Visualizing the model performance based on different modeling techniques used¶
In [55]:
RMSE_values = [mr_rmse, dt_rmse, gbdt_rmse, rf_rmse]
R2_values = [mr_r2, dt_r2, gbdt_r2, rf_r2]
labels = ['MR', 'DT', 'GBDT', 'RF']

rg = np.arange(4)
width = 0.4
plt.bar(rg, RMSE_values, width, label = "RMSE", color = 'blue')
plt.bar(rg+width, R2_values, width, label = "R2", color = 'pink')

# Adding labels to plot
plt.xticks(rg + width/2, labels)
plt.xlabel("Models Used")
plt.ylabel("RMSE and R2")

plt.title("Model performance for World Happiness Report Data")
plt.legend(loc = 'upper left', ncol =2)
plt.show()

From the above plot, we see that Gradient Boosting Decision Trees and Random Forest are the best model candidates for this dataset. It is worth noting that these models have a high computational need and it depends on the specific business need to implement these ensemble methods.

Also, multiple regression does have a high R2 but does not perform well in terms of reducing model estimation error. At one stage of model training, I used linear regression to mitigate this challenge. Here, one should be careful of simply implementing the linear regression model because it might fail to capture relationship between different features that contribute towards an accurate prediction of life expectancy.

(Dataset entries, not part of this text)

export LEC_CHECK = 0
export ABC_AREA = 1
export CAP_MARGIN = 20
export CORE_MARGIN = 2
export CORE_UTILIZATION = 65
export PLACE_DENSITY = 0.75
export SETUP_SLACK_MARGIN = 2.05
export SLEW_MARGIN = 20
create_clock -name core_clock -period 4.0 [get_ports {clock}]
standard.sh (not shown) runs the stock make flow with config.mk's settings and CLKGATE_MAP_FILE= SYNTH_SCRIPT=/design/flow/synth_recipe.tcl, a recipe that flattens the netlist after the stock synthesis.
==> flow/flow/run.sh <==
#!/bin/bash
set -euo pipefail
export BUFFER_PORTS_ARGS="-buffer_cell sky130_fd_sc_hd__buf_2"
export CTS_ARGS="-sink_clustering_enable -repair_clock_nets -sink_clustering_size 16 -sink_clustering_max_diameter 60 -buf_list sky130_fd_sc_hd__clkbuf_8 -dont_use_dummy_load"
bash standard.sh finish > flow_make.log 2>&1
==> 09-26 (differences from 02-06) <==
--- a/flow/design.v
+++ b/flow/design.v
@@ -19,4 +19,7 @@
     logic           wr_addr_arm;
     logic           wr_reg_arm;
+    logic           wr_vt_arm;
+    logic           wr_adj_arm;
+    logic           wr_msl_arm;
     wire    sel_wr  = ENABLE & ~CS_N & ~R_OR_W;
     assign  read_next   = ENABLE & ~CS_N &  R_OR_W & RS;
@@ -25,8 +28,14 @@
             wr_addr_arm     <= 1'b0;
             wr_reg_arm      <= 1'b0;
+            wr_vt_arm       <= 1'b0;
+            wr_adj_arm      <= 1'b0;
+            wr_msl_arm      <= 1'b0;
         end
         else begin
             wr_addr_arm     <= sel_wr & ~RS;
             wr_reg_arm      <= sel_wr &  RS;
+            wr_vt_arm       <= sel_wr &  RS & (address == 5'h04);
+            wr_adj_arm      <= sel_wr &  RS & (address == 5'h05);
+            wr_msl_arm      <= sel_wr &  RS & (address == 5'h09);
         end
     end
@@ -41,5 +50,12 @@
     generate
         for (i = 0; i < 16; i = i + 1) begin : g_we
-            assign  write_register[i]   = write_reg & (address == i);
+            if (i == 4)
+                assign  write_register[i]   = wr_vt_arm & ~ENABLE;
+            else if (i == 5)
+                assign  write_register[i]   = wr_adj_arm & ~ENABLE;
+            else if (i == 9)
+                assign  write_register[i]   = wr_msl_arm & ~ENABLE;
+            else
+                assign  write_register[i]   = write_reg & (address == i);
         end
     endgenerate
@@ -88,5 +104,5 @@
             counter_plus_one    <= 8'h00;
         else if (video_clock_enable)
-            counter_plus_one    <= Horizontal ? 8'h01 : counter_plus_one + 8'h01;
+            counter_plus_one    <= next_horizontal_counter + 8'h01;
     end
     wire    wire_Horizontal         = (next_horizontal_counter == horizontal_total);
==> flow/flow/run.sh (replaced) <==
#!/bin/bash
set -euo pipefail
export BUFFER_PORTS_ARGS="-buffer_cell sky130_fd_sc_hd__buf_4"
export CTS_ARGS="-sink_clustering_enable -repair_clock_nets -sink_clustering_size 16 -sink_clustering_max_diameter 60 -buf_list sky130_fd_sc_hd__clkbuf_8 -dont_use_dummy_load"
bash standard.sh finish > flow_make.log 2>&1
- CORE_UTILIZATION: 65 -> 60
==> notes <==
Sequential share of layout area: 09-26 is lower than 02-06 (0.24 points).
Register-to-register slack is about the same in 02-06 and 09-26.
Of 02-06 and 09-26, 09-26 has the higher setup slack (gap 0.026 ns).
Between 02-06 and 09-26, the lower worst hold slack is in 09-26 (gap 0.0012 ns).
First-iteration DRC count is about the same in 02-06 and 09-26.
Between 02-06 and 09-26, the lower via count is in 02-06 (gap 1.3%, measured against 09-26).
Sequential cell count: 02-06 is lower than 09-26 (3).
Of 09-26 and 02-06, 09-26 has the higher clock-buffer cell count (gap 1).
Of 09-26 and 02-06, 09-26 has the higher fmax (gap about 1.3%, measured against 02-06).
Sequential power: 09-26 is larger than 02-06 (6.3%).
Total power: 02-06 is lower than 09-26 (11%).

Another observation to keep in mind is the use of n_estimators and the business model need. Using a high number of n_estimators (to a certain threshold) can provide models with low error. However, it is worth considering the marginal benefit gained from lower error versus the marginal cost of computation based on the dataset being trained and the business issue at stake.